Although Eboshi and San sometimes act out their hatred to dangerous extremes, Ashitaka merely criticizes, never breaking off with either of the communities. In this sense, he seems to play the role of a mediator, but, if we closely examine the results of his conduct, he is simply not a person who puts others’ benefit before his own. This has something to do with the resonance of his polluted body with Eboshi’s and San’s own, as well as the “male gaze” from which the story is narrated. I shall discuss these elements in more detail later.

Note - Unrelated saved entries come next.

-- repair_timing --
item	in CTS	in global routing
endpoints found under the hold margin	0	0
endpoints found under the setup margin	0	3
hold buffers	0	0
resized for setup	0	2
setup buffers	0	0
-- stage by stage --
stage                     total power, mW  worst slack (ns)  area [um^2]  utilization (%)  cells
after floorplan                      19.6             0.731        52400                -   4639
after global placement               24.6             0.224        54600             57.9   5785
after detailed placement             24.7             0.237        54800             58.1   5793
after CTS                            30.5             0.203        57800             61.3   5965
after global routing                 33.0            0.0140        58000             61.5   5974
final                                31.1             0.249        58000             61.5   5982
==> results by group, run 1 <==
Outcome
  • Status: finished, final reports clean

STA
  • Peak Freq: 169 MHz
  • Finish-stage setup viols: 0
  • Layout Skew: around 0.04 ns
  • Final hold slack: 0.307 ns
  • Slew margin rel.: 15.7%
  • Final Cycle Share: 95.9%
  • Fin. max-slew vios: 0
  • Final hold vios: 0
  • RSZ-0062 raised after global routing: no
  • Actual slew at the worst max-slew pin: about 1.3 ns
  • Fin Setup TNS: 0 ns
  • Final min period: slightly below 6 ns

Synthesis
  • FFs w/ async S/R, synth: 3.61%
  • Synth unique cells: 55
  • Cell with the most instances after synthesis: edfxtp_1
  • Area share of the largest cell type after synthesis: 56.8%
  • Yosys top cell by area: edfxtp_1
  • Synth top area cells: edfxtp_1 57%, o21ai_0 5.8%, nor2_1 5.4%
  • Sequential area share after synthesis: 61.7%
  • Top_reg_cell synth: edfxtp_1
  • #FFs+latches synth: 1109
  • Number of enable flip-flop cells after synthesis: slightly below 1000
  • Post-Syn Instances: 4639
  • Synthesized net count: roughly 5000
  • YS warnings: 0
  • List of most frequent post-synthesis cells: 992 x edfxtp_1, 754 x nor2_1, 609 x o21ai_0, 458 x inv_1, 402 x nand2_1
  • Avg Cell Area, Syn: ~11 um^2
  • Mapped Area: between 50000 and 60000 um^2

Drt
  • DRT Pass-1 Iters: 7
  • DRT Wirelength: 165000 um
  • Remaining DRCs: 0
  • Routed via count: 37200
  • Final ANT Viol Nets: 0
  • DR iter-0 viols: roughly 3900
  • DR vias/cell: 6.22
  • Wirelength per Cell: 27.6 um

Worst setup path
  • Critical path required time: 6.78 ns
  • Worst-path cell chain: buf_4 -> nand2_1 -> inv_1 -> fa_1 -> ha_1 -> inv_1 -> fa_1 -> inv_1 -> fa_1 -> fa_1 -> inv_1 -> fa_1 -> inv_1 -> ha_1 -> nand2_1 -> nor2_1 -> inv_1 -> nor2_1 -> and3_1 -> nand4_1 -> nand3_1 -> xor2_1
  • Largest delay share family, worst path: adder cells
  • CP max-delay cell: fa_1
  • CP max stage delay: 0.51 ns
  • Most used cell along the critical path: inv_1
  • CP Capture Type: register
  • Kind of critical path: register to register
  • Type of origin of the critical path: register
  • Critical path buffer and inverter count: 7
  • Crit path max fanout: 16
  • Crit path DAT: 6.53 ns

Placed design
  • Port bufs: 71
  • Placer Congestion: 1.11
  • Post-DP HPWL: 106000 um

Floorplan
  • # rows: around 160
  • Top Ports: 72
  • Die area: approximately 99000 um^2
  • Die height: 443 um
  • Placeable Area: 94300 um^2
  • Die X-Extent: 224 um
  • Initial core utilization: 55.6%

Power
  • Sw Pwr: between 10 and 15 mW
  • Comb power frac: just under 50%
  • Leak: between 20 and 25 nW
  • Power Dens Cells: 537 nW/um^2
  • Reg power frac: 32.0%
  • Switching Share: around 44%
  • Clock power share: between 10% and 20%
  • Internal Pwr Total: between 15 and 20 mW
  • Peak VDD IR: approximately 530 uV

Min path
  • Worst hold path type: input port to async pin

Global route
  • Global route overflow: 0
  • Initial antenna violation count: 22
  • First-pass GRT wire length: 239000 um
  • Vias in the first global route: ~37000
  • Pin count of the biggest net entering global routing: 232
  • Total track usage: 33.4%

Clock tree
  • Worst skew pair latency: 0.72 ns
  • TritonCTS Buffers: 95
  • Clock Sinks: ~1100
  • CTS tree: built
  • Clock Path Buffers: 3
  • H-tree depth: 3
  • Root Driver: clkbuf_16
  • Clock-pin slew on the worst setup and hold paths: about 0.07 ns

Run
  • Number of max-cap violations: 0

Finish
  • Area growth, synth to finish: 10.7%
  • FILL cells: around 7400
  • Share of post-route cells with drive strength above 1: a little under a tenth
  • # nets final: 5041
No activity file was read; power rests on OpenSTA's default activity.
$ cat config.mk
export PLATFORM = sky130hd
export DESIGN_NAME = auto_backlight_level_control
export DESIGN_NICKNAME = d
export VERILOG_FILES = /design/src/hdl/abl_pkg.sv /design/src/hdl/abl_window.sv /design/src/hdl/abl_level.sv /design/src/hdl/auto_backlight_level_control.sv
export VERILOG_INCLUDE_DIRS = /design/src /design/src/hdl
export SDC_FILE = /design/constraint.sdc
export NUM_CORES = 1
export LEC_CHECK = 0
export ABC_AREA = 1
export BUFFER_PORTS_ARGS = -buffer_cell sky130_fd_sc_hd__buf_4
export CORE_ASPECT_RATIO = 1.5
export CORE_MARGIN = 4
export CORE_UTILIZATION = 30
export CTS_CLUSTER_DIAMETER = 150
export CTS_CLUSTER_SIZE = 20
export DETAILED_ROUTE_END_ITERATION = 8
export PLACE_DENSITY = 0.53
export SLEW_MARGIN = 0
export SYNTH_ARGS = -nofsm -noshare
export SYNTH_HDL_FRONTEND = slang
export SYNTH_HIERARCHICAL = 1
export SYNTH_SLANG_ARGS = --single-unit
$ cat constraint.sdc
create_clock -name clk -period 10 [get_ports clk]
set_input_delay 1.5 -clock clk [delete_from_list [all_inputs] [get_ports clk]]
set_output_delay 1.5 -clock clk [all_outputs]
set_load 0.005 [all_outputs]
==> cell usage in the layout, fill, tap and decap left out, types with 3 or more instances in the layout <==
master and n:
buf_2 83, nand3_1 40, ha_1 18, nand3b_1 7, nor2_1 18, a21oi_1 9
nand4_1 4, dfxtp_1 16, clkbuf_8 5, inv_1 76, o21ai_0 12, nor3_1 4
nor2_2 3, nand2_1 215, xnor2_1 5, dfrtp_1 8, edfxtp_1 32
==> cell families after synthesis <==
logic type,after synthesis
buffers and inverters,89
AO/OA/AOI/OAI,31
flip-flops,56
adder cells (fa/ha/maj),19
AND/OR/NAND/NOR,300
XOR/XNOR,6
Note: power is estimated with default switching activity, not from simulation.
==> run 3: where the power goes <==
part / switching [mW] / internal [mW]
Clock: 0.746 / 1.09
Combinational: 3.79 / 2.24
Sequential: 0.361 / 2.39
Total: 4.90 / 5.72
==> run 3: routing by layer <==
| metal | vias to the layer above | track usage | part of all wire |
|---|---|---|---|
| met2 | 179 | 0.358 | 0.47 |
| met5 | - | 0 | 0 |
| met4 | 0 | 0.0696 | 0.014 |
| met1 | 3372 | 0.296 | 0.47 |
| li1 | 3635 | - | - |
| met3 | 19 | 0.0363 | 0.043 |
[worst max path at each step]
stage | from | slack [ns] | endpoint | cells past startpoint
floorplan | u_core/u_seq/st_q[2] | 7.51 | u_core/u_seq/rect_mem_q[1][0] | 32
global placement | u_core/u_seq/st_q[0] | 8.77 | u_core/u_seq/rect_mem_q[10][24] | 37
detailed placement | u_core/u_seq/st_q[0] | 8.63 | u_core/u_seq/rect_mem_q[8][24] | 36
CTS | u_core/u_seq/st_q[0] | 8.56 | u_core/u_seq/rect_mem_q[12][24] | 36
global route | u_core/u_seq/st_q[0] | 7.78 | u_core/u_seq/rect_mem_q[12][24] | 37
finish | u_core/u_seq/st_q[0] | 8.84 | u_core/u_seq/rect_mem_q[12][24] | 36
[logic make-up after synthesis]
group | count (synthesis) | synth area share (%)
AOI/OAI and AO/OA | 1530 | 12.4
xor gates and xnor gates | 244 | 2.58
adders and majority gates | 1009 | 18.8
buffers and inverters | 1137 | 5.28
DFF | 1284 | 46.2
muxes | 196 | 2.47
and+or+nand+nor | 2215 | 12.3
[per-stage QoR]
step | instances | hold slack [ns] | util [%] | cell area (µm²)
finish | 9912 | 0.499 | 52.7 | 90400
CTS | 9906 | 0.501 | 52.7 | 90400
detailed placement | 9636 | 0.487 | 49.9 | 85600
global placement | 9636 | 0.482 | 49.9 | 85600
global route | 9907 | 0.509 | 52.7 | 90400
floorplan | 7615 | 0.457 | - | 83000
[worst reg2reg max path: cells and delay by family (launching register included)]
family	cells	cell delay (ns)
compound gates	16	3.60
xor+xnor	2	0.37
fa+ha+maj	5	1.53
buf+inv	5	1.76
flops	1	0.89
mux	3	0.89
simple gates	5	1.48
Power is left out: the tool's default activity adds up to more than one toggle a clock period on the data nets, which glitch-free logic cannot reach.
[src/hw/rtl/crtp_spline.sv]
// Catmull-Rom evaluator: coefficients and Horner steps, one coordinate at a time.
module crtp_spline (
  input  logic                       clk,
  input  logic                       rst,
  input  logic                       start,
  input  crtp_pkg::vec_t             v [4],
  input  logic [crtp_pkg::FRAC_W-1:0] frac,
  output crtp_pkg::vec_t             res,
  output logic                       done
);
  import crtp_pkg::*;

  sp_state_t state, state_next;
  logic [1:0] c, k;
  logic signed [ACC_W-1:0] acc, acc_sum;
  logic signed [ACC_W-1:0] a [3];
  logic signed [ACC_W+FRAC_W:0] prod;
  logic signed [ACC_W-1:0] e [4];
  logic last_add;

  always_comb begin
    for (int j = 0; j < 4; j++) begin
      case (c)
        2'd0:    e[j] = ACC_W'(v[j].x);
        2'd1:    e[j] = ACC_W'(v[j].y);
        default: e[j] = ACC_W'(v[j].z);
      endcase
    end
  end

  assign acc_sum  = ACC_W'(prod >>> FRAC_BITS) + a[2'd2 - k];
  assign last_add = (state == SP_ADD) && (k == 2'd2);

  always_comb begin
    state_next = state;
    case (state)
      SP_IDLE: if (start) state_next = SP_COEF;
      SP_COEF: state_next = SP_MUL;
      SP_MUL:  state_next = SP_ADD;
      SP_ADD:  begin
        if (!last_add) state_next = SP_MUL;
        else if (c == 2'd2) state_next = SP_IDLE;
        else state_next = SP_COEF;
      end
      default: state_next = SP_IDLE;
    endcase
  end

  always_ff @(posedge clk) begin
    if (rst) begin
      state <= SP_IDLE;
      done  <= 1'b0;
      c     <= '0;
      k     <= '0;
    end else begin
      state <= state_next;
      done  <= last_add && (c == 2'd2);
      if (state == SP_IDLE) c <= '0;
      else if (last_add) c <= c + 1'b1;
      if (state == SP_COEF) k <= '0;
      else if (state == SP_ADD) k <= k + 1'b1;
    end
  end

  // a3 goes straight into the accumulator
  always_ff @(posedge clk) begin
    case (state)
      SP_COEF: begin
        a[0] <= e[1] <<< 1;
        a[1] <= e[2] - e[0];
        a[2] <= (e[0] <<< 1) - (e[1] <<< 2) - e[1] + (e[2] <<< 2) - e[3];
        acc  <= e[1] + (e[1] <<< 1) - e[0] - e[2] - (e[2] <<< 1) + e[3];
      end
      SP_MUL: prod <= acc * $signed({1'b0, frac});
      SP_ADD: begin
        acc <= acc_sum;
        if (last_add) begin
          case (c)
            2'd0:    res.x <= COORD_W'(acc_sum >>> 1);
            2'd1:    res.y <= COORD_W'(acc_sum >>> 1);
            default: res.z <= COORD_W'(acc_sum >>> 1);
          endcase
        end
      end
      default: ;
    endcase
  end
endmodule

The Abject, the Possessed, and the Demon

The bodies of San and Eboshi possess ambiguous characteristics in terms of the social patterns they represent. The scene in which Ashitaka first encounters San is impressive because her face is tattooed and her mouth smeared with blood. She has been sucking poison from her wounded “mother,” Moro no Kimi, a wolf goddess. Adopted and mothered by Moro, San hates human beings, especially Eboshi, yet she speaks the humans’ language and wears clothes: both symbols of civilization. Moreover, when she is in combat mode, she wears a vermilion mask of a type that used to be worn in the primeval rituals of prehistoric Japan. Thus San’s body depicts the interface between humans and wildlife or civilization and wilderness.

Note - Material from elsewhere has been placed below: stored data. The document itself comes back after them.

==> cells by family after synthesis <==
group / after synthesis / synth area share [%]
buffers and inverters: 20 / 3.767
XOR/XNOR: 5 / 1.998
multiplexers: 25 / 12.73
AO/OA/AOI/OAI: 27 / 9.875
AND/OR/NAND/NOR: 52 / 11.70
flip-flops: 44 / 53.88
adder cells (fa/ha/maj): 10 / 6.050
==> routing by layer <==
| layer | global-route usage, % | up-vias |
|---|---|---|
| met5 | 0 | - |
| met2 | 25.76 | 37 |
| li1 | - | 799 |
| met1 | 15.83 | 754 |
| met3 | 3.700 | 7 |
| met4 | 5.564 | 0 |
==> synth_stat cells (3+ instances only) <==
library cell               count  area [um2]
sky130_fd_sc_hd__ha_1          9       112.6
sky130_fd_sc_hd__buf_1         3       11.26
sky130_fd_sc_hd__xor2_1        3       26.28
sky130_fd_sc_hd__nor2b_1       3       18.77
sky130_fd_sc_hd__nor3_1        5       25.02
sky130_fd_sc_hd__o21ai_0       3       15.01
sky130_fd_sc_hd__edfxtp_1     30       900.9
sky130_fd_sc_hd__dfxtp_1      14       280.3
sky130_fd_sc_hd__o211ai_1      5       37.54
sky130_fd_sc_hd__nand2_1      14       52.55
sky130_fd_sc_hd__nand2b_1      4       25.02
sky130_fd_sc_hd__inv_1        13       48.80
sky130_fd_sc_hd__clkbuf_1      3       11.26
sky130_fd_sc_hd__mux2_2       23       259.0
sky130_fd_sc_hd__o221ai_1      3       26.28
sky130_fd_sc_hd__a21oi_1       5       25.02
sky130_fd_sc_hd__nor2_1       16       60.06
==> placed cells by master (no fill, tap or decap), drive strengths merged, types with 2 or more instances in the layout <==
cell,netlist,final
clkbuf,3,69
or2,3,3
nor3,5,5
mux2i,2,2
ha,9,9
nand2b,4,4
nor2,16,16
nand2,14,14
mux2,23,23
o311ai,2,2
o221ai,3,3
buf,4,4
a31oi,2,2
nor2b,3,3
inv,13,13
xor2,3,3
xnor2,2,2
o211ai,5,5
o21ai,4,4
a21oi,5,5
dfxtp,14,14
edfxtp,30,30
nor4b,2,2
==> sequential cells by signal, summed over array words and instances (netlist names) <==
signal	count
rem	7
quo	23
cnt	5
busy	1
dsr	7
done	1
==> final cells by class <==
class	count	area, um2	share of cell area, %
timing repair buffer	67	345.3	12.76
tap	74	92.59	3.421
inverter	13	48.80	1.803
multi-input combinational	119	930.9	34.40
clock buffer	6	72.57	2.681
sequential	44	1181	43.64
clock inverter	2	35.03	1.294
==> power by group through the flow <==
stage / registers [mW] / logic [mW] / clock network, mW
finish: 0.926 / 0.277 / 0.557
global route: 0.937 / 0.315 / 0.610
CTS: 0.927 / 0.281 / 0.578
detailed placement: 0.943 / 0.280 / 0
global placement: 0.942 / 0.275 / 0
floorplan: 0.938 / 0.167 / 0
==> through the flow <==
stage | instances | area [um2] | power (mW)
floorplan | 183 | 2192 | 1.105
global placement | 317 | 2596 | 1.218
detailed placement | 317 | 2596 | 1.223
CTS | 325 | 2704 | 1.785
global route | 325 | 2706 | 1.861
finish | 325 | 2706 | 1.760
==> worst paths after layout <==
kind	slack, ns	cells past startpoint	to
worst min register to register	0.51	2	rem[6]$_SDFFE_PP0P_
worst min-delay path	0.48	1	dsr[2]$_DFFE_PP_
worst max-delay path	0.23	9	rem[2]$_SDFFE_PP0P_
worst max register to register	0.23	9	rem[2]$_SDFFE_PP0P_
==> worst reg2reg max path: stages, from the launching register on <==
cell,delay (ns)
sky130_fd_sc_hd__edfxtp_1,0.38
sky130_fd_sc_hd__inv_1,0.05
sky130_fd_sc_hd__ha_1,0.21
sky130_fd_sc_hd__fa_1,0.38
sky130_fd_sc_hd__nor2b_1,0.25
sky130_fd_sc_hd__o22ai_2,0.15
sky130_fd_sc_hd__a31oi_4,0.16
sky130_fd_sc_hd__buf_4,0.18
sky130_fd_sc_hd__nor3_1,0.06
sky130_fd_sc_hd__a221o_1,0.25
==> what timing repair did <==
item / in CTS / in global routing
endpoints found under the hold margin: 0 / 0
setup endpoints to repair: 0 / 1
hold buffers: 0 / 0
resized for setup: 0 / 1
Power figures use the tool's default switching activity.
===== src/rtl/m4vt_pkg.sv =====
// Shared types and constants for the 4x4 matrix-vector transform unit.
`timescale 1ns / 1ps
`default_nettype none

package m4vt_pkg;

   // Matrix dimension and data widths
   localparam int DIM      = 4;
   localparam int WORD_W   = 32;
   localparam int IDX_W    = 2;
   localparam int PROD_W   = 2 * WORD_W;
   localparam int PAIR_W   = PROD_W + 1;
   localparam int SUM_W    = PROD_W + 2;

   // Item opcodes
   localparam logic OP_LOAD  = 1'b0;
   localparam logic OP_XFORM = 1'b1;

   typedef logic signed [WORD_W-1:0] word_type;
   typedef word_type [DIM-1:0]       row_type;
   typedef row_type [DIM-1:0]        matrix_type;
   typedef logic signed [SUM_W-1:0]  sum_type;
   typedef sum_type [DIM-1:0]        sum_vec_type;

   // Load enables for the lane pipeline registers
   typedef struct packed {
      logic s1_en;
      logic s2_en;
   } stage_en_type;

   typedef struct packed {
      word_type out_x;
      word_type out_y;
      word_type out_z;
      word_type out_w;
      logic     overflow;
   } result_type;

endpackage

`default_nettype wire


===== src/rtl/m4vt_merge.sv =====
// Merge stage: scale and clamp each lane total, combine overflow, register item.
`timescale 1ns / 1ps
`default_nettype none

module m4vt_merge #(
   parameter int FRAC_BITS = 16
) (
   input  wire logic                 clock,
   input  wire logic                 load_en,
   input  wire m4vt_pkg::sum_vec_type totals,
   output m4vt_pkg::result_type      result
);

   localparam int Dim   = m4vt_pkg::DIM;
   localparam int WordW = m4vt_pkg::WORD_W;
   localparam int SumW  = m4vt_pkg::SUM_W;
   localparam m4vt_pkg::word_type WordMax = {1'b0, {(WordW-1){1'b1}}};
   localparam m4vt_pkg::word_type WordMin = {1'b1, {(WordW-1){1'b0}}};

   m4vt_pkg::sum_type    shifted [Dim];
   m4vt_pkg::word_type   sat_val [Dim];
   logic [Dim-1:0]       clamp;
   m4vt_pkg::result_type result_in;
   m4vt_pkg::result_type result_ff;

   // Drop fraction bits (floor) and clamp to the word range
   always_comb begin
      for (int r = 0; r < Dim; r++) begin
         shifted[r] = totals[r] >>> FRAC_BITS;
         clamp[r]   = !((&shifted[r][SumW-1:WordW-1]) || !(|shifted[r][SumW-1:WordW-1]));
         if (clamp[r]) begin
            sat_val[r] = shifted[r][SumW-1] ? WordMin : WordMax;
         end else begin
            sat_val[r] = shifted[r][WordW-1:0];
         end
      end
      result_in.out_x    = sat_val[0];
      result_in.out_y    = sat_val[1];
      result_in.out_z    = sat_val[2];
      result_in.out_w    = sat_val[3];
      result_in.overflow = |clamp;
   end

   // Hold the finished item until taken
   always_ff @(posedge clock) begin
      if (load_en) begin
         result_ff <= result_in;
      end
   end

   assign result = result_ff;

endmodule

`default_nettype wire
--- src/rtl/m4vt_pkg.sv ---
// Shared types and constants for the 4x4 matrix-vector transform unit.
`timescale 1ns / 1ps
`default_nettype none

package m4vt_pkg;

   // Matrix dimension and data widths
   localparam int DIM      = 4;
   localparam int WORD_W   = 32;
   localparam int IDX_W    = 2;
   localparam int PROD_W   = 2 * WORD_W;
   localparam int PAIR_W   = PROD_W + 1;
   localparam int SUM_W    = PROD_W + 2;

   // Item opcodes
   localparam logic OP_LOAD  = 1'b0;
   localparam logic OP_XFORM = 1'b1;

   typedef logic signed [WORD_W-1:0] word_type;
   typedef word_type [DIM-1:0]       row_type;
   typedef row_type [DIM-1:0]        matrix_type;
   typedef logic signed [SUM_W-1:0]  sum_type;
   typedef sum_type [DIM-1:0]        sum_vec_type;

   // Load enables for the lane pipeline registers
   typedef struct packed {
      logic s1_en;
      logic s2_en;
   } stage_en_type;

   typedef struct packed {
      word_type out_x;
      word_type out_y;
      word_type out_z;
      word_type out_w;
      logic     overflow;
   } result_type;

endpackage

`default_nettype wire

--- src/rtl/m4vt_coef_store.sv ---
// Sixteen-entry coefficient store, row-major, cleared at reset.
`timescale 1ns / 1ps
`default_nettype none

module m4vt_coef_store (
   input  wire logic                       clock,
   input  wire logic                       reset,
   input  wire logic                       wr_en,
   input  wire logic [m4vt_pkg::IDX_W-1:0] wr_row,
   input  wire logic [m4vt_pkg::IDX_W-1:0] wr_col,
   input  wire m4vt_pkg::word_type         wr_value,
   output m4vt_pkg::matrix_type            matrix
);

   localparam int Entries = m4vt_pkg::DIM * m4vt_pkg::DIM;

   m4vt_pkg::word_type store_ff [Entries];

   // Write one coefficient; clear all of them on reset
   always_ff @(posedge clock) begin
      if (reset) begin
         for (int i = 0; i < Entries; i++) begin
            store_ff[i] <= '0;
         end
      end else if (wr_en) begin
         store_ff[{wr_row, wr_col}] <= wr_value;
      end
   end

   // Present every entry at its fixed place in the matrix
   for (genvar r = 0; r < m4vt_pkg::DIM; r++) begin : g_row
      for (genvar c = 0; c < m4vt_pkg::DIM; c++) begin : g_col
         assign matrix[r][c] = store_ff[r * m4vt_pkg::DIM + c];
      end
   end

endmodule

`default_nettype wire

--- config.mk ---
export PLATFORM = sky130hd
export DESIGN_NAME = m4vt_coef_store
export DESIGN_NICKNAME = d
export VERILOG_FILES = /design/src/rtl/m4vt_pkg.sv /design/src/rtl/m4vt_coef_store.sv
export SDC_FILE = /design/constraint.sdc
export NUM_CORES = 1
export LEC_CHECK = 0
export BUFFER_PORTS_ARGS = -buffer_cell sky130_fd_sc_hd__buf_2
export CAP_MARGIN = 40
export CORE_AREA = 2 2 212 214
export CTS_CLUSTER_DIAMETER = 60
export DETAILED_ROUTE_END_ITERATION = 10
export DIE_AREA = 0 0 214 216
export GPL_ROUTABILITY_DRIVEN = 0
export PLACE_DENSITY_LB_ADDON = 0.1
export SYNTH_ARGS = -nofsm -noshare
export SYNTH_HDL_FRONTEND = slang
export SYNTH_SLANG_ARGS = --single-unit
--- constraint.sdc ---
create_clock -name clock -period 5.9 [get_ports clock]
set_clock_uncertainty 0.05 [all_clocks]
set_input_delay 0.59 -clock clock [delete_from_list [all_inputs] [get_ports clock]]
set_output_delay 0.59 -clock clock [all_outputs]
set_load 0.01 [all_outputs]
==> results.py <==
metrics = {
    "finish": {
        "largest_reg_flops": 512,
        "regMostFlops": "store_ff",
        "syn_to_final_growth_pct": 30.82,
        "postLayoutCoreUtil_pct": 57.59,
        "diodes": 0,
        "drive_above_1_share_pct": 43.94,
        "multiInputGateArea_sq_um": 3388,
        "reg_top3": "store_ff: 512 flops",
        "seq_area_sq_um": 15370,
        "num-fill-cells": 3495,
        "final_nets": 1781,
    },
    "grt": {
        "grt_pass1_wl_mm": 92.16,
        "grt-ovfl-total": 0,
        "antenna_found_initial": 0,
        "grt_max_degree": 83,
        "grt.total_usage_pct": 27.35,
        "grt_pass1_vias": 12940,
    },
    "sta": {
        "fin_crit_ns": 2.611,
        "fin_tns_setup_ns": 0,
        "slew_violations": 0,
        "holdWs_ns": 0.4597,
        "setup_viol": 0,
        "finalCritPeriodShare_pct": 44.26,
        "tightest_slew_ns": 0.9298,
        "finalHoldViolCount": 0,
        "max_freq_mhz": 383.0,
        "relSlewSlack_pct": 37.95,
        "rsz0062_at_grt": "false",
    },
    "synthesis": {
        "synth.net_count": 1271,
        "seq_area_frac_synth_pct": 79.67,
        "synth_top_area_share_pct": 79.67,
        "ys_types": 15,
        "synth.avg_cell_area_sq_um": 15.66,
        "ys.warnings.count": 0,
        "syn_area_sq_um": 19300,
        "synth_area_leader_cell": "edfxtp_1",
        "ys_seq_elements": 512,
        "synthTopCellsByArea": "edfxtp_1 (80%), nor3_1 (11%), nor3_2 (4.1%)",
        "syn_inst": 1232,
    },
    "die": {
        "die_area_sq_um": 46220,
        "rows": 77,
        "fp.dieW_microns": 214,
        "core_sq_um": 43840,
        "boundaryPins": 551,
        "die_h_microns": 216,
        "initial_utilization_pct": 44.02,
    },
    "clock_network": {
        "cts_tree": "built",
        "postCtsSetupBuffers": 0,
        "root_buffer": "clkbuf_16",
        "cts_buffers": 53,
        "hold_buffers": 0,
        "post_cts_resized": 0,
        "path_clk_slew_ns": 0.06,
        "cts.sinks": 512,
        "cts_buffer_depth": 3,
        "htreeDepth": 2,
    },
    "pwr": {
        "powerDensity_nw_per_um2": 333.5,
        "ir_drop_mv": 0.2181,
        "power_leakage_nw": 9.006,
    },
    "routing": {
        "drt_iter0_drc": 1299,
        "drtPass1Iterations": 5,
        "routed_wl_mm": 64.42,
        "num_vias": 13040,
        "drc": 0,
        "viasPerCell": 5.491,
        "antenna_left": 0,
        "routedWlPerCell_microns": 27.13,
    },
    "outcome": {
        "status": "finished, final reports clean",
    },
    "critical_path": {
        "cp_slowest_stage_delay_ns": 0.82,
        "path_cells": "buf_2, or4b_4, buf_4, o21bai_4, buf_16",
        "cp-end-kind": "register",
        "crit_family": "buffers and inverters",
        "critPathSlowestCell": "or4b_4",
        "crit_arrival_ns": 2.85,
        "critical_path_class": "input port to register",
        "startpoint_type": "input port",
        "crit_fanout": 45,
        "critPathRequiredTime_ns": 6.14,
        "path_buf_inv": 3,
    },
    "placed_design": {
        "portBuffers": 550,
        "hpwl_mm": 42.88,
    },
    "flow_run": {
        "max_cap_viol_count": 0,
    },
    "min_path": {
        "hp-class": "input port to register",
    },
}
## layout make-up
| class | instances | share of cell area (%) |
|---|---|---|
| sequential | 512 | 60.90 |
| timing repair buffer | 607 | 15.54 |
| multi-input combinational | 536 | 13.42 |
| clock buffer | 63 | 5.402 |
| tap | 592 | 2.934 |
| clock inverter | 32 | 1.318 |
| inverter | 32 | 0.4758 |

Meanwhile, we see in Eboshi’s body the composite of aggressiveness, violence, the desire to nurture, and compassion for others. Her body is beautiful, slender, and white-skinned with bright red rouge on her lips. She is an efficient career woman who runs an arms foundry deep in the mountains, an operation which devastates the surrounding environment. In order to defend her fortress city, she ruthlessly kills wildlife and attempts to kill Princess Mononoke using phallic weapons such as long swords and firearms. Moreover, she shoots local warriors to keep them away from her fortress and plots to overthrow the regime. In collusion with Jiko Bou, an agent of the Emperor, she even dares to shoot off the head of a goddess. However, Eboshi shows quite a different side of her personality when she accepts socially rejected people such as lepers and victimized women, violating the taboos of Tatara Ba, originally a male-dominated world. Therefore, Eboshi’s body and mind are defined by conflicting characteristics and impulses. Kristeva writes that bodies, like Eboshi's, which destabilize notions of identity are abhorred as the “abject,” as follows:

It is thus not lack of cleanliness or health that causes abjection but what disturbs identity, system, order. What does not respect borders, positions, rules. The in-between, the ambiguous, the composite. The traitor, the liar, the criminal with a good conscience, the shameless rapist, the killer who claims he is a savior. (Powers of Horror 4)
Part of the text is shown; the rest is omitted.